_EXERCISE DESCRIPTION:_ As the lines appear below, please set them down exactly, starting at the first and finishing with the one containing "set_input_delay 0.285 -clock".

_SOURCE DATA:_
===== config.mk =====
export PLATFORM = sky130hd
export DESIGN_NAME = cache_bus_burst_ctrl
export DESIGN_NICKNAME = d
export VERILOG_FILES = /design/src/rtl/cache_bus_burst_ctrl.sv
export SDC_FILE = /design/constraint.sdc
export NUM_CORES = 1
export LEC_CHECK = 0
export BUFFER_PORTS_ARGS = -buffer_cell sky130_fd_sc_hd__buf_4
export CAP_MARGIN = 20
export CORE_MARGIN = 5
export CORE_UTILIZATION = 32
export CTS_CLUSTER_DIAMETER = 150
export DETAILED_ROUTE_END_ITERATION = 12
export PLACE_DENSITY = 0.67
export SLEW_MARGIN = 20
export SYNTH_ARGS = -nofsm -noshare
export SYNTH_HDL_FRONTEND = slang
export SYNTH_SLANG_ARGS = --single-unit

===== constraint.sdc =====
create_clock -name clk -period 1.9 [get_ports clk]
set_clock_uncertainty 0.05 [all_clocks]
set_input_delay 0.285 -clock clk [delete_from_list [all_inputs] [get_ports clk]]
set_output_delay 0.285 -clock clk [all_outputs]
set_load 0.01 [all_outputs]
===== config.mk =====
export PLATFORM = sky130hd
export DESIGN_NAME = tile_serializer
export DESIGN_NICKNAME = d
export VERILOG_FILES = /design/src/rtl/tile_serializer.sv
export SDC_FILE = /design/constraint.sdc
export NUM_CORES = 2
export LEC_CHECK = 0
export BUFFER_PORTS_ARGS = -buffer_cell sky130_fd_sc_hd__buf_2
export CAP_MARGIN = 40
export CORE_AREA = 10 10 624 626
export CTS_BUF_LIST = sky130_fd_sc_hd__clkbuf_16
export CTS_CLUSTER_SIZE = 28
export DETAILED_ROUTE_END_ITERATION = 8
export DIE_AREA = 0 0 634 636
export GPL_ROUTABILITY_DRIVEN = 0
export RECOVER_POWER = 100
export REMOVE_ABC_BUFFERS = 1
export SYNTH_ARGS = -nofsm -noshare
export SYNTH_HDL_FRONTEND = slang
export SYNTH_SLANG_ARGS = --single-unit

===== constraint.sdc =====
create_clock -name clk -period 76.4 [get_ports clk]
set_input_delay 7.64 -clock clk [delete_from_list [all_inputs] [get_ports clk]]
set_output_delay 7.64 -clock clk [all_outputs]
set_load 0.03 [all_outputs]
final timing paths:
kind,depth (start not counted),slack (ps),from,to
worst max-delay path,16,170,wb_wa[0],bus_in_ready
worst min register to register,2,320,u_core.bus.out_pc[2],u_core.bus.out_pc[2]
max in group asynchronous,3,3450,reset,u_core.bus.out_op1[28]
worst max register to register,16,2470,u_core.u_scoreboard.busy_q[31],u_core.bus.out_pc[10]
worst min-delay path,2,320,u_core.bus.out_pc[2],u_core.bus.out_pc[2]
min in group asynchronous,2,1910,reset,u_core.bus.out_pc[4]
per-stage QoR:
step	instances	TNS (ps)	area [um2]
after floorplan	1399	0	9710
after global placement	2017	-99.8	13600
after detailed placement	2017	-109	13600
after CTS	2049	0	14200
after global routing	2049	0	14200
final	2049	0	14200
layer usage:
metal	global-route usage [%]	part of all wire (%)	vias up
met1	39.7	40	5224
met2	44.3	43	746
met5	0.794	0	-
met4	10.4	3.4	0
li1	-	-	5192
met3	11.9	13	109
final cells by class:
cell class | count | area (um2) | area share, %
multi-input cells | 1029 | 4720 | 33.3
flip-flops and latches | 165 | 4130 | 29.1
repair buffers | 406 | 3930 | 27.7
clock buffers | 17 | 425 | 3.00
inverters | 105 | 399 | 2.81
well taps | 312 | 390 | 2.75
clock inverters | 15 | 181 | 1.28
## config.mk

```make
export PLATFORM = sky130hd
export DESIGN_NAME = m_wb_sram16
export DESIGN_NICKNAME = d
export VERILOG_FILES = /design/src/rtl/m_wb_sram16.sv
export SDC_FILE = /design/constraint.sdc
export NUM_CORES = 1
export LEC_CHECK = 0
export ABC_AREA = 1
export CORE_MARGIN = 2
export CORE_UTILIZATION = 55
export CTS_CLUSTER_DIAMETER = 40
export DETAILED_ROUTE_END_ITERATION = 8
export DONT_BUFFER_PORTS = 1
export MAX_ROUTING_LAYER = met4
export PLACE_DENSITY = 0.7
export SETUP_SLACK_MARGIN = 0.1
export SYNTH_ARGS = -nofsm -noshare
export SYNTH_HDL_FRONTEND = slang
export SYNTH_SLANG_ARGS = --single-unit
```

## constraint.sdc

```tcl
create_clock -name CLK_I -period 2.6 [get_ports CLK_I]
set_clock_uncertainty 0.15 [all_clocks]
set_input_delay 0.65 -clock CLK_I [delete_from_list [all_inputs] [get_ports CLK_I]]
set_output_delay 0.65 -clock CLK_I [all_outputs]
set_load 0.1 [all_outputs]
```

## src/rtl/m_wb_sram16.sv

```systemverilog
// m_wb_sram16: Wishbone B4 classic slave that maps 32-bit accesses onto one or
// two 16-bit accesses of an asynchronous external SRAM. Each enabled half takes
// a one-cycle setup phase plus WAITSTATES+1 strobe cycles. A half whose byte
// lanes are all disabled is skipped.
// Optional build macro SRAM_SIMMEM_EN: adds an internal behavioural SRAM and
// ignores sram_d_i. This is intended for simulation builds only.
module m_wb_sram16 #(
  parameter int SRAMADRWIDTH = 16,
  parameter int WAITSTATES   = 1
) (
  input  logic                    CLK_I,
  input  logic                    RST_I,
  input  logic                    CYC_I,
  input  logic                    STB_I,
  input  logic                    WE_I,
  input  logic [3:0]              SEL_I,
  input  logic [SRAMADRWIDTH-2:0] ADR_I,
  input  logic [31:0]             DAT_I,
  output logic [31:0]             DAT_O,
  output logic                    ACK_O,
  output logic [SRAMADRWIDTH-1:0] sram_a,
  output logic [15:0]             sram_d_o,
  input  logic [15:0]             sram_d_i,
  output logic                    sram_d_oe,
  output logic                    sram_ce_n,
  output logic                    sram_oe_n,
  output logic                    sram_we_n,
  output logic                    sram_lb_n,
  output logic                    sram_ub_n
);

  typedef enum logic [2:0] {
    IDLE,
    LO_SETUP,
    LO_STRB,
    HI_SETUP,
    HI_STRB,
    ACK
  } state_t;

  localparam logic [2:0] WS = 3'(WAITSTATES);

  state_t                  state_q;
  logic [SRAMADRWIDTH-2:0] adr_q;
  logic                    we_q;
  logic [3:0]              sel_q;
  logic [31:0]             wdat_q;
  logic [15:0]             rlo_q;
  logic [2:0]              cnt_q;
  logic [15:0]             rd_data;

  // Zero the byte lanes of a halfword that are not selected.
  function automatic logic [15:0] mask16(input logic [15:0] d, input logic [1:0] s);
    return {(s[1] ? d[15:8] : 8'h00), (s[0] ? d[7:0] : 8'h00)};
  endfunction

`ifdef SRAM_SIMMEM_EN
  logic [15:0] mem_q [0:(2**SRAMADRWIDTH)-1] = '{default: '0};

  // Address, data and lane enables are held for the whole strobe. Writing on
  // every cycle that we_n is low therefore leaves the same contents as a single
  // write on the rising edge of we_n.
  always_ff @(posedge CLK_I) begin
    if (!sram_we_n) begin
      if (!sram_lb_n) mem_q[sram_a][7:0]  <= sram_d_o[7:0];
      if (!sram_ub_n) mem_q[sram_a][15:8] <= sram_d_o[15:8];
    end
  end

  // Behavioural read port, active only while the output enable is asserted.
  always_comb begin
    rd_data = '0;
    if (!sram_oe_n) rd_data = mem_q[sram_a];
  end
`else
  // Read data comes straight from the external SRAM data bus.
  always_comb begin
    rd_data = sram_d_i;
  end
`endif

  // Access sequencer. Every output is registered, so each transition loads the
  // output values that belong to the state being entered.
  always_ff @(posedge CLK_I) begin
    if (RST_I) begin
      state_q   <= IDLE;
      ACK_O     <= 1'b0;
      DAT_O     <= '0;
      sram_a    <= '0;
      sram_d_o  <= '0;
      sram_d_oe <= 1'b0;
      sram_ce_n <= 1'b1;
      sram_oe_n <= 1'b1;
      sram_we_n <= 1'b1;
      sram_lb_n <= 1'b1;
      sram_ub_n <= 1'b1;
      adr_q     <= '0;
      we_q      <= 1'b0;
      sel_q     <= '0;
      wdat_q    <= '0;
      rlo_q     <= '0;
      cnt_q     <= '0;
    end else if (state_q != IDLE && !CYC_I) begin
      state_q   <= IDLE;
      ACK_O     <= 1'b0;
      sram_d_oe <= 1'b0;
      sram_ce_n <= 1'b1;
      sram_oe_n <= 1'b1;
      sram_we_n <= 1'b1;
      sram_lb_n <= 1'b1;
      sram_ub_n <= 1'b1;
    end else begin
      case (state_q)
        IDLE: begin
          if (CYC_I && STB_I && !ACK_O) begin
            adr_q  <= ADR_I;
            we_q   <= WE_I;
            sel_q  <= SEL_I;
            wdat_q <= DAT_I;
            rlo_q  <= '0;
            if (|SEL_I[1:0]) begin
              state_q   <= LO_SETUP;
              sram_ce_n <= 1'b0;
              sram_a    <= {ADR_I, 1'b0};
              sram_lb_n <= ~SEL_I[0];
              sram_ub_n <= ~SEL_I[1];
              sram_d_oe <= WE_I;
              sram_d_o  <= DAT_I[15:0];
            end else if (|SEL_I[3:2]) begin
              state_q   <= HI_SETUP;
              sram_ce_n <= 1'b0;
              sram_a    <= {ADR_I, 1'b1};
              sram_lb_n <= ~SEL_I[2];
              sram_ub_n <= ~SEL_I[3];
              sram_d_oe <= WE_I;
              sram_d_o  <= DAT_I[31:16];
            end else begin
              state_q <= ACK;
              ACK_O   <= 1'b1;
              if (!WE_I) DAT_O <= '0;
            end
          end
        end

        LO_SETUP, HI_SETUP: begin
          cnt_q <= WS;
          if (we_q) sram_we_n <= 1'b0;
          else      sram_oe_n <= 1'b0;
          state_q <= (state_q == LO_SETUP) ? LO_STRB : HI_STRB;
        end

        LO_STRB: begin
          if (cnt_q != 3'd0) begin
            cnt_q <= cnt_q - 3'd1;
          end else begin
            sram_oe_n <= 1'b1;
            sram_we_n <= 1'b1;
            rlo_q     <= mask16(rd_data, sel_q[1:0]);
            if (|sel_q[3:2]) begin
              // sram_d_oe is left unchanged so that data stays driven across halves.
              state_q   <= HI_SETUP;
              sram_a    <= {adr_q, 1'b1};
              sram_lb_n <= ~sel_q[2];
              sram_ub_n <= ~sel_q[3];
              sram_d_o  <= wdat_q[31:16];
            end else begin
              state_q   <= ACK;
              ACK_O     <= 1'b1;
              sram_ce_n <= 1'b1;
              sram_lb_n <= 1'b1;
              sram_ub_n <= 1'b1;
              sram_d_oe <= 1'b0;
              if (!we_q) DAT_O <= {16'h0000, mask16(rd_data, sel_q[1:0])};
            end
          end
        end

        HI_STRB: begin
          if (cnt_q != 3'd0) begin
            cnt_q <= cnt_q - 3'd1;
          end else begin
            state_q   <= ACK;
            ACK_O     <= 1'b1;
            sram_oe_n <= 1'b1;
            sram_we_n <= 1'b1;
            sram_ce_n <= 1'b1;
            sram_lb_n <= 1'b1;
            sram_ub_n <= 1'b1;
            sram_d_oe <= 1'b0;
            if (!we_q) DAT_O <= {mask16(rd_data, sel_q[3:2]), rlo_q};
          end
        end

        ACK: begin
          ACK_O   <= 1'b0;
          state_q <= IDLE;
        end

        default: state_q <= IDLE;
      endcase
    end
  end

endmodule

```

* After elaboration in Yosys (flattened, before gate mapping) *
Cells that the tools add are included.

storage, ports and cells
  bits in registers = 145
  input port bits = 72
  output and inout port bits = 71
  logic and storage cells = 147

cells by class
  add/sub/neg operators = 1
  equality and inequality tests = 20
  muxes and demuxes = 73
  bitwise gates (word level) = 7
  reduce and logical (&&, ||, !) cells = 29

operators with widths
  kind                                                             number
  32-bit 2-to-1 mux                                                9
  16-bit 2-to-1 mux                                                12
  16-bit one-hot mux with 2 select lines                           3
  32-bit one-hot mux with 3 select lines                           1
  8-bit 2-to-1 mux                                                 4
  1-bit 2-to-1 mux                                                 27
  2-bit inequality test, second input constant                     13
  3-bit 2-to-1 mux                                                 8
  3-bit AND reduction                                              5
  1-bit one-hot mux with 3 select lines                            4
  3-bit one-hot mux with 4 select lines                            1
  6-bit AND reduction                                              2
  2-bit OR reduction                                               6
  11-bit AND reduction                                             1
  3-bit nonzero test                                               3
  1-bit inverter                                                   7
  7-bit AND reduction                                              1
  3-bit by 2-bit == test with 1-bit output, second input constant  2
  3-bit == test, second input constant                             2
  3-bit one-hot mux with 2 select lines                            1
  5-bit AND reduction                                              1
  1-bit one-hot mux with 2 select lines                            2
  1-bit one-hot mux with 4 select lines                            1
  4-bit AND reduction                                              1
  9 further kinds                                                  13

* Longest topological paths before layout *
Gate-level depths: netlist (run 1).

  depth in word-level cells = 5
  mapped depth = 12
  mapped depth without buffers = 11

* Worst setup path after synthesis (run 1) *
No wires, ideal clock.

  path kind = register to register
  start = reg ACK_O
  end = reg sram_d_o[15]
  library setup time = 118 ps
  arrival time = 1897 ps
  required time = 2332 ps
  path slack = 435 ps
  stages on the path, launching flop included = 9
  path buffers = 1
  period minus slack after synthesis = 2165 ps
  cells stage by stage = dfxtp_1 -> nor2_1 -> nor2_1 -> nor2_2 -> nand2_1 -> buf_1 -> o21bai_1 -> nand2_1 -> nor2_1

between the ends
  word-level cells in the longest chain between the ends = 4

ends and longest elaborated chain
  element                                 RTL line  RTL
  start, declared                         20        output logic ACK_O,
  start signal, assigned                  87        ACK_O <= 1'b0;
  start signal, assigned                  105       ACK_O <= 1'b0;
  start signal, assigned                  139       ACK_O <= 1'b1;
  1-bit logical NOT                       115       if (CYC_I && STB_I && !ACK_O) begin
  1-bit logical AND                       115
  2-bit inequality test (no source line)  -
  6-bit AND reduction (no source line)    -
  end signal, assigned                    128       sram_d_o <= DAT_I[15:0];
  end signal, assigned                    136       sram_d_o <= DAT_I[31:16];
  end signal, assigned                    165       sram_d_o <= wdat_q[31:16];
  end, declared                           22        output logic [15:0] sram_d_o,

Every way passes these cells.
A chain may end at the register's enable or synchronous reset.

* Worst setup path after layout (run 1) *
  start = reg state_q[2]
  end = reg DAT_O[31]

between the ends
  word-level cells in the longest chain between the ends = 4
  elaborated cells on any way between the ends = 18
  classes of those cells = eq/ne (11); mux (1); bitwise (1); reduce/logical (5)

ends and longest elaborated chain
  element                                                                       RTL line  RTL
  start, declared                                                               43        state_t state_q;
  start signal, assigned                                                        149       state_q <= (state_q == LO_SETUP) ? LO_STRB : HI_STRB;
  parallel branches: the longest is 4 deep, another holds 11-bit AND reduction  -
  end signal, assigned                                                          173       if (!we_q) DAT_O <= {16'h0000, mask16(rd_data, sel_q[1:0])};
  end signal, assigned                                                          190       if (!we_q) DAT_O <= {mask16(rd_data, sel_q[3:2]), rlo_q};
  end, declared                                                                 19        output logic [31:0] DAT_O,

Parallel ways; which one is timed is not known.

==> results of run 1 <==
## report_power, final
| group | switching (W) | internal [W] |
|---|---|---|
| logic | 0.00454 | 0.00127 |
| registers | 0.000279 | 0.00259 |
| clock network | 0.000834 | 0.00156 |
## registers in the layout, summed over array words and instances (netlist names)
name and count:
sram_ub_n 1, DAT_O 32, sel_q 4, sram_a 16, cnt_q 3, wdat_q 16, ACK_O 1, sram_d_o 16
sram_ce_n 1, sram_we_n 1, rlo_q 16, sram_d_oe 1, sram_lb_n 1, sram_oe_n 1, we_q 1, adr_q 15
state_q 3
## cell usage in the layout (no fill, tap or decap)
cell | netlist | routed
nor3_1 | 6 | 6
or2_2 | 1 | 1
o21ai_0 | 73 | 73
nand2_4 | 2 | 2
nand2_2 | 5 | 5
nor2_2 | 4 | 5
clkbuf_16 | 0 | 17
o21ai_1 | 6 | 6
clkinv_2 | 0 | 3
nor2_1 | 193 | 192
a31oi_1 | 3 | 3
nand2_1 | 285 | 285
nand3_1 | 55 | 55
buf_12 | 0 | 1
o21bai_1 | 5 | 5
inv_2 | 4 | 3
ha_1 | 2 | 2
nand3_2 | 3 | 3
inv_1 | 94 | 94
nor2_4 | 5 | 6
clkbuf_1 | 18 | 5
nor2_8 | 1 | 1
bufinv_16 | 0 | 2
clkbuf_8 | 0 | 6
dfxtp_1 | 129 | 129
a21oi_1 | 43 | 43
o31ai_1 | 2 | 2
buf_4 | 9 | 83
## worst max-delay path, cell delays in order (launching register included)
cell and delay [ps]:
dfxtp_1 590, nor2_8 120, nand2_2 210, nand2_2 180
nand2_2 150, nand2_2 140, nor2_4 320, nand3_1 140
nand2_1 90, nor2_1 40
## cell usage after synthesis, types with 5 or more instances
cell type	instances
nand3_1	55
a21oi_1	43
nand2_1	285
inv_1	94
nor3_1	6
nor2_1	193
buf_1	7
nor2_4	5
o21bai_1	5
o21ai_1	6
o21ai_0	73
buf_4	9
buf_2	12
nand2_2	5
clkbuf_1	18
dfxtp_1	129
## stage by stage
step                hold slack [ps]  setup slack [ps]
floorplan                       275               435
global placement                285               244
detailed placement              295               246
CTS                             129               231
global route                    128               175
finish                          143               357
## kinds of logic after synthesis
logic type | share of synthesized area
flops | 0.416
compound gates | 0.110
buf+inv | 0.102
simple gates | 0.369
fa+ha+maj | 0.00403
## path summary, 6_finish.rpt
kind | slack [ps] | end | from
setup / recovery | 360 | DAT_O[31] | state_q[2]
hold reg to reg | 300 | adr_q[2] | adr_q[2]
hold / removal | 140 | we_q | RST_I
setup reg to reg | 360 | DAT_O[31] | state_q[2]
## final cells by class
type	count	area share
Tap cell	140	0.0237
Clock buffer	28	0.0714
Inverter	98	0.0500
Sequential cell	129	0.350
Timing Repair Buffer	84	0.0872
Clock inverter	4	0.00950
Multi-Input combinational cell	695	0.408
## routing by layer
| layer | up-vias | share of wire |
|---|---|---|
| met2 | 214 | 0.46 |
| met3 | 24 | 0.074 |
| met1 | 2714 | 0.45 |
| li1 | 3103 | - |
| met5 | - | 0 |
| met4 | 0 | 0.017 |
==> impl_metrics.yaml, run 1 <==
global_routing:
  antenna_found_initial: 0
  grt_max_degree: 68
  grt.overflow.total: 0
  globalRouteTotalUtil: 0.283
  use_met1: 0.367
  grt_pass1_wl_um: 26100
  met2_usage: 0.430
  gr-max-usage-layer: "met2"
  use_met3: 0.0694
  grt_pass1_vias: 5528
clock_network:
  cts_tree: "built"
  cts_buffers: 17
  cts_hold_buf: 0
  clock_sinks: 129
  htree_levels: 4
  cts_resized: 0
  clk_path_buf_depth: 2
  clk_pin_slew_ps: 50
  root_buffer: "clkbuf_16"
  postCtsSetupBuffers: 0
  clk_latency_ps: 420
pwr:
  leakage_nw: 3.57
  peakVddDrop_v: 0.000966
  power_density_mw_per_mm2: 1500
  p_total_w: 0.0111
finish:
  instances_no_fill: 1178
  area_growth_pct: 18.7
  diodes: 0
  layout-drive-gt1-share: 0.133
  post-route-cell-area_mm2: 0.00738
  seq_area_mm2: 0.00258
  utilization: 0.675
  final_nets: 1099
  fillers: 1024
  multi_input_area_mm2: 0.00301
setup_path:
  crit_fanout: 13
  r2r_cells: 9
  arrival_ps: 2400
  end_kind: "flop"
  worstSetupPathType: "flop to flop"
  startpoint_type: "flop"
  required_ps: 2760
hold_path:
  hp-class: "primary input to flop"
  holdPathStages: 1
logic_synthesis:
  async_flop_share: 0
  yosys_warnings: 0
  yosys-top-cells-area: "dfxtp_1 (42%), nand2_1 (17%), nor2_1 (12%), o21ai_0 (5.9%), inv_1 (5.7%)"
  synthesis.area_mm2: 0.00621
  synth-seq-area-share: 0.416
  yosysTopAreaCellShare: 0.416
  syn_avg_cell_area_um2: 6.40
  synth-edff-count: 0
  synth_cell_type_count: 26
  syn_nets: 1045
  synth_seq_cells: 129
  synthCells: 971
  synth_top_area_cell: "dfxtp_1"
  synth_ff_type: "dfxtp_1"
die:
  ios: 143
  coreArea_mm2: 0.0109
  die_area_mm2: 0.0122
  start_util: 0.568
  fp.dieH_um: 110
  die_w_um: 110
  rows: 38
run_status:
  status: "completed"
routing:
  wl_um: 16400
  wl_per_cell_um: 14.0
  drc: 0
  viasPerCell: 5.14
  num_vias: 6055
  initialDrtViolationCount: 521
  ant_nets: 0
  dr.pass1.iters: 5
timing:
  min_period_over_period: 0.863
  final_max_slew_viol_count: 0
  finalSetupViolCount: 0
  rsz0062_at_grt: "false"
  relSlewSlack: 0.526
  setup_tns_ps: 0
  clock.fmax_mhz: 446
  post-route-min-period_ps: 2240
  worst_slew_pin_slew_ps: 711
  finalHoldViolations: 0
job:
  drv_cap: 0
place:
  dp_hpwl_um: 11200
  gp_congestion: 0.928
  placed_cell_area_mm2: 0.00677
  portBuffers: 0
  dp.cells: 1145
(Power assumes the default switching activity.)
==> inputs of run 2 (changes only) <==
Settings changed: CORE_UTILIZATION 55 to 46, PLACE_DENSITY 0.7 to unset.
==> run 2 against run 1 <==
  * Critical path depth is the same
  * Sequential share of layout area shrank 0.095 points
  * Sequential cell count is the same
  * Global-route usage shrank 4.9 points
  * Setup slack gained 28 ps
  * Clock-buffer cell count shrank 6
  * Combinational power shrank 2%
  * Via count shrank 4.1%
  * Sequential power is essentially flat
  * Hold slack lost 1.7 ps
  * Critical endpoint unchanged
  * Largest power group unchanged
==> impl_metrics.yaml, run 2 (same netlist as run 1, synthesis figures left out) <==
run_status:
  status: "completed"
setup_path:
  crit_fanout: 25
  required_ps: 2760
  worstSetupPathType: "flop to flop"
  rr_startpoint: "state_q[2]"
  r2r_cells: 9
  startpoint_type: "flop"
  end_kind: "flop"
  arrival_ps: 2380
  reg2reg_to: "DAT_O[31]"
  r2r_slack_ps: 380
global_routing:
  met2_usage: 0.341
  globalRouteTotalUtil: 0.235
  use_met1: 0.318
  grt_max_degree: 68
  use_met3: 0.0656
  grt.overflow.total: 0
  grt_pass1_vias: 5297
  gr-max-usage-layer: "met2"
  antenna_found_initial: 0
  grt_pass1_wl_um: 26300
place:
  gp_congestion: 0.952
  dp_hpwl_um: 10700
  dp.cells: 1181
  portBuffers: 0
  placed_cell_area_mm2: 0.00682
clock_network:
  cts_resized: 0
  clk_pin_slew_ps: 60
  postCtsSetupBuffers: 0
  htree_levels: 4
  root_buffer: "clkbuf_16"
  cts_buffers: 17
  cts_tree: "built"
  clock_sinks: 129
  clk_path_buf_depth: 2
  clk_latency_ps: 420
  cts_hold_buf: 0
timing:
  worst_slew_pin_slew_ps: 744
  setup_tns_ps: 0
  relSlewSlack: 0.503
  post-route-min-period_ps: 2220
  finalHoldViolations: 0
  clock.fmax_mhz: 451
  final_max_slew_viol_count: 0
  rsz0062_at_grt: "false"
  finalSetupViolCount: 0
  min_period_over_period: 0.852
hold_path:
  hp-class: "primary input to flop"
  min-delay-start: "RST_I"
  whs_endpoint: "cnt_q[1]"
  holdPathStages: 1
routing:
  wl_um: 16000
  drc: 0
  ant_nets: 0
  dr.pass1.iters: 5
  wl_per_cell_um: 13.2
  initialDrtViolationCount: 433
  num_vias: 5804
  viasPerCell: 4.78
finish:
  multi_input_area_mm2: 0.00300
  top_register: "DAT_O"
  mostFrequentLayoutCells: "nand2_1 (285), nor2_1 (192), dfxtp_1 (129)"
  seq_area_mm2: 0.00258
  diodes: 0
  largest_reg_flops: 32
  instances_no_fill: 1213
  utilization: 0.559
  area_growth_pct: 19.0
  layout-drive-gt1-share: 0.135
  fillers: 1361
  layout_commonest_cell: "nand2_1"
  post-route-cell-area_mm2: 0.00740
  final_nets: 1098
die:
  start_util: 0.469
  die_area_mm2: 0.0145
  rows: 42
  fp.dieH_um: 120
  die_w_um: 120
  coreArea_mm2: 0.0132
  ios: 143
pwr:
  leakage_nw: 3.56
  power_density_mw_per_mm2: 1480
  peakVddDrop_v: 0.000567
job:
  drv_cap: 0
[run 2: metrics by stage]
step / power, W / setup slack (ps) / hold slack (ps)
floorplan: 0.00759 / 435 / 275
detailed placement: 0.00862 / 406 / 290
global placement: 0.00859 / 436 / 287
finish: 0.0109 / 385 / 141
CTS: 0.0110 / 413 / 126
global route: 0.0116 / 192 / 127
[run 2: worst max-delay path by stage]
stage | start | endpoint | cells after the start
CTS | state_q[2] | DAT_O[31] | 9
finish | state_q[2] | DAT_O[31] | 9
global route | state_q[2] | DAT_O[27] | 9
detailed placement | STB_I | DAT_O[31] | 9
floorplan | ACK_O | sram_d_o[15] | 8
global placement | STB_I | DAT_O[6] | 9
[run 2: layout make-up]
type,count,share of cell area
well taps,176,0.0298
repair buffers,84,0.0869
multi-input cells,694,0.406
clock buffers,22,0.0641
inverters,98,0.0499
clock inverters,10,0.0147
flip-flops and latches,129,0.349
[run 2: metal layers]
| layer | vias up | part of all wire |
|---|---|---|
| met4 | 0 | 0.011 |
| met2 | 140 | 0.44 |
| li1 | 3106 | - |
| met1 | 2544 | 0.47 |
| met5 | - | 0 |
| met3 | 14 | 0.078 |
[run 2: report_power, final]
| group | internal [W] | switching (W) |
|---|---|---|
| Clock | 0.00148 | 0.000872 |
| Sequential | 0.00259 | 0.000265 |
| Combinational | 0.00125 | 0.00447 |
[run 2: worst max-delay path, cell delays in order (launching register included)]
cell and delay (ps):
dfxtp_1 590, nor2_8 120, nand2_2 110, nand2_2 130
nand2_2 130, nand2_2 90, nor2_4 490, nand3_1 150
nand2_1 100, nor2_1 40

_TASK OUTPUT:_
===== config.mk =====
export PLATFORM = sky130hd
export DESIGN_NAME = cache_bus_burst_ctrl
export DESIGN_NICKNAME = d
export VERILOG_FILES = /design/src/rtl/cache_bus_burst_ctrl.sv
export SDC_FILE = /design/constraint.sdc
export NUM_CORES = 1
export LEC_CHECK = 0
export BUFFER_PORTS_ARGS = -buffer_cell sky130_fd_sc_hd__buf_4
export CAP_MARGIN = 20
export CORE_MARGIN = 5
export CORE_UTILIZATION = 32
export CTS_CLUSTER_DIAMETER = 150
export DETAILED_ROUTE_END_ITERATION = 12
export PLACE_DENSITY = 0.67
export SLEW_MARGIN = 20
export SYNTH_ARGS = -nofsm -noshare
export SYNTH_HDL_FRONTEND = slang
export SYNTH_SLANG_ARGS = --single-unit

===== constraint.sdc =====
create_clock -name clk -period 1.9 [get_ports clk]
set_clock_uncertainty 0.05 [all_clocks]
set_input_delay 0.285 -clock clk [delete_from_list [all_inputs] [get_ports clk]]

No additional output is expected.